Only the lines with the string "kind" are needed; return each of them from the entries below.

● **Data section**:
************
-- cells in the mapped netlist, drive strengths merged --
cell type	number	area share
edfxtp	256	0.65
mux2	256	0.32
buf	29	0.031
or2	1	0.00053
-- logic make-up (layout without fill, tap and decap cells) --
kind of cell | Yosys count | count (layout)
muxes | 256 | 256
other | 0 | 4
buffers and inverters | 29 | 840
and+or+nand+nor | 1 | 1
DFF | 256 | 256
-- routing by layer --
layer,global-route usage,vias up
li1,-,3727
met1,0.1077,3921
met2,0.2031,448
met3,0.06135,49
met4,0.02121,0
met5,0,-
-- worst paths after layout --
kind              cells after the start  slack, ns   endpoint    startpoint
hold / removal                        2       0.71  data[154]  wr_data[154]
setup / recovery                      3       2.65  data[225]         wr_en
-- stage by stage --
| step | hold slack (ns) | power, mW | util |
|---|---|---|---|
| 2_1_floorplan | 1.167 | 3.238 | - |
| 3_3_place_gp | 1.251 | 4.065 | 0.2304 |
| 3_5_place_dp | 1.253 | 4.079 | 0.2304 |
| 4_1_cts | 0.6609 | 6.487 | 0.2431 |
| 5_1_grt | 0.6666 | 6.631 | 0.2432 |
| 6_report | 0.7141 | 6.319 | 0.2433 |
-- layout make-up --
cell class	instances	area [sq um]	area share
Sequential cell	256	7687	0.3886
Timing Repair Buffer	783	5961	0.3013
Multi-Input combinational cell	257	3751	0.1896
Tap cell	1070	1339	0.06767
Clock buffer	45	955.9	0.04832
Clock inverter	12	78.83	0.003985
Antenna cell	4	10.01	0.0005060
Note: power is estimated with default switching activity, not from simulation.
==> src/rtl/core/htc_pkg.sv <==
// Types and constants shared by the triangle clipper modules.
`default_nettype none
package htc_pkg;
    localparam int MAX_VERTICES = 9;
    localparam int FRAC_BITS    = 16;
    localparam int NCOMP        = 8;
    localparam int COMP_W       = 32;
    localparam int CELLS        = 2 * MAX_VERTICES;
    localparam int IDX_W        = $clog2(CELLS);
    localparam int CNT_W        = $clog2(CELLS + 1);
    localparam int MCNT_W       = $clog2(MAX_VERTICES + 1);
    localparam int DIST_W       = COMP_W + 2;
    localparam int DEN_W        = COMP_W + 3;
    localparam int T_W          = FRAC_BITS + 1;
    localparam int PROD_W       = COMP_W + 1 + T_W + 1;
    localparam int NUM_PASS     = 6;
    localparam int PASS_W       = 3;
    localparam int K_W          = $clog2(NCOMP);
    localparam int LOAD_MAX     = 2;

    typedef logic [NCOMP-1:0][COMP_W-1:0] vtx_t;

    typedef struct packed {
        logic             start;
        logic [DEN_W-1:0] num;
        logic [DEN_W-1:0] den;
    } div_req_t;

    typedef struct packed {
        logic           done;
        logic [T_W-1:0] quo;
    } div_rsp_t;

    typedef enum logic [8:0] {
        S_LOAD  = 9'b000000001,
        S_POP   = 9'b000000010,
        S_DIST  = 9'b000000100,
        S_DIV   = 9'b000001000,
        S_MUL   = 9'b000010000,
        S_ADD   = 9'b000100000,
        S_PUSHX = 9'b001000000,
        S_PUSHC = 9'b010000000,
        S_OUT   = 9'b100000000
    } state_t;
endpackage
`default_nettype wire

==> src/rtl/core/htc_divider.sv <==
// Restoring divider giving the crossing fraction one quotient bit per cycle.
`default_nettype none
module htc_divider
    import htc_pkg::*;
(
    input  wire logic     aclk,
    input  wire logic     aresetn,
    input  wire div_req_t req,
    output div_rsp_t      rsp
);
    localparam int R_W   = DEN_W + 1;
    localparam int CN_W  = $clog2(T_W + 1);

    logic [R_W-1:0]   r_reg, r_next;
    logic [DEN_W-1:0] den_reg;
    logic [T_W-1:0]   q_reg;
    logic [CN_W-1:0]  cnt_reg;
    logic             busy_reg, done_reg;
    logic             ge;
    logic [R_W-1:0]   rem;

    always_comb begin
        ge     = r_reg >= {1'b0, den_reg};
        rem    = ge ? (r_reg - {1'b0, den_reg}) : r_reg;
        r_next = {rem[R_W-2:0], 1'b0};
    end

    always_ff @(posedge aclk) begin
        if (!aresetn) begin
            busy_reg <= 1'b0;
            done_reg <= 1'b0;
            cnt_reg  <= '0;
        end else if (req.start) begin
            busy_reg <= 1'b1;
            done_reg <= 1'b0;
            cnt_reg  <= CN_W'(T_W);
        end else if (busy_reg) begin
            cnt_reg  <= cnt_reg - 1'b1;
            busy_reg <= cnt_reg != CN_W'(1);
            done_reg <= cnt_reg == CN_W'(1);
        end else begin
            done_reg <= 1'b0;
        end
    end

    always_ff @(posedge aclk) begin
        if (req.start) begin
            r_reg   <= {1'b0, req.num};
            den_reg <= req.den;
            q_reg   <= '0;
        end else if (busy_reg) begin
            r_reg <= r_next;
            q_reg <= {q_reg[T_W-2:0], ge};
        end
    end

    assign rsp.done = done_reg;
    assign rsp.quo  = q_reg;
endmodule
`default_nettype wire

==> config.mk <==
export PLATFORM = sky130hd
export DESIGN_NAME = htc_divider
export DESIGN_NICKNAME = d
export VERILOG_FILES = /design/src/rtl/core/htc_pkg.sv /design/src/rtl/core/htc_divider.sv
export SDC_FILE = /design/constraint.sdc
export NUM_CORES = 1
export LEC_CHECK = 0
export BUFFER_PORTS_ARGS = -buffer_cell sky130_fd_sc_hd__buf_2
export CAP_MARGIN = 0
export CELL_PAD_IN_SITES_DETAIL_PLACEMENT = 2
export CELL_PAD_IN_SITES_GLOBAL_PLACEMENT = 2
export CORE_MARGIN = 3
export CORE_UTILIZATION = 40
export CTS_CLUSTER_DIAMETER = 150
export DETAILED_ROUTE_END_ITERATION = 16
export GPL_TIMING_DRIVEN = 0
export PLACE_DENSITY = 0.92
export SETUP_SLACK_MARGIN = 0.3
export SLEW_MARGIN = 20
export SYNTH_ARGS = -nofsm -noshare
export SYNTH_HDL_FRONTEND = slang
export SYNTH_SLANG_ARGS = --single-unit
==> constraint.sdc <==
create_clock -name aclk -period 8.1 [get_ports aclk]
set_clock_uncertainty 0.05 [all_clocks]
set_input_delay 1.62 -clock aclk [delete_from_list [all_inputs] [get_ports aclk]]
set_output_delay 1.62 -clock aclk [all_outputs]
set_load 0.1 [all_outputs]
## After elaboration in Yosys (flattened, before gate mapping)

Cells that the tools add are included.

- Bitwise logic cells: 2
- Add/subtract/negate cells: 2
- Mux-type cells: 7
- Reductions and logical operators: 3
- Equality and inequality tests: 2
- Magnitude comparators: 1

Operator list:

| cell | count |
|---|---|
| 35-bit two-way mux | 3 |
| 36-bit by 35-bit >= comparator with 1-bit output | 1 |
| 35-bit subtractor | 1 |
| 5-bit two-way mux | 2 |
| 5-bit by 1-bit == test with 1-bit output (second input constant) | 1 |
| 5-bit by 1-bit inequality test with 1-bit output (second input constant) | 1 |
| 5-bit by 1-bit subtractor with 5-bit output (second input constant) | 1 |
| 3-bit OR reduction | 1 |
| 1-bit two-way mux | 2 |
| 1-bit NOT | 2 |
| 2-bit nonzero test | 1 |
| 2-bit OR reduction | 1 |

- Register bits after elaboration: 95
- Output and inout port bits: 18
- Logic and storage cells: 25

## Depth between registers and ports, before layout

Gate-level depths: netlist of run 1.

- Depth in word-level cells: 4
- Gate-level depth with buffers: 15
- Mapped depth without buffers: 12

## Least setup slack after synthesis of run 1

Ideal clock, no wire load.

- Path type: input -> register
- From: in req[70] in the netlist's numbering
- To: reg r_reg[0], enable pin
- Library setup time: 0.376 ns
- Setup slack: 4.723 ns
- Arrival time: 2.951 ns
- Cell stages on the path: 4
- Path buffers: 3
- Cells stage by stage: clkbuf_1 clkbuf_1 buf_1 or2_2

- Longest elaborated chain between the ends: 1

Ends and longest elaborated chain:

| item | line | RTL |
|---|---|---|
| start, declared | htc_divider.sv:8 | `input wire div_req_t req,` |
| 2-bit nonzero test (no line) | n/a |  |
| end signal, assigned | htc_divider.sv:48 | `r_reg <= {1'b0, req.num};` |
| end signal, assigned | htc_divider.sv:52 | `r_reg <= r_next;` |
| end, declared | htc_divider.sv:14 | `logic [R_W-1:0] r_reg, r_next;` |

Every way passes these cells.
A chain may end at the register's enable or synchronous reset.

## Worst setup path after layout of run 1

- From: in req[70] in the netlist's numbering
- To: reg r_reg[18], enable pin

Same word-level chain as after synthesis.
************
● **Written response**:
kind of cell | Yosys count | count (layout)
kind              cells after the start  slack, ns   endpoint    startpoint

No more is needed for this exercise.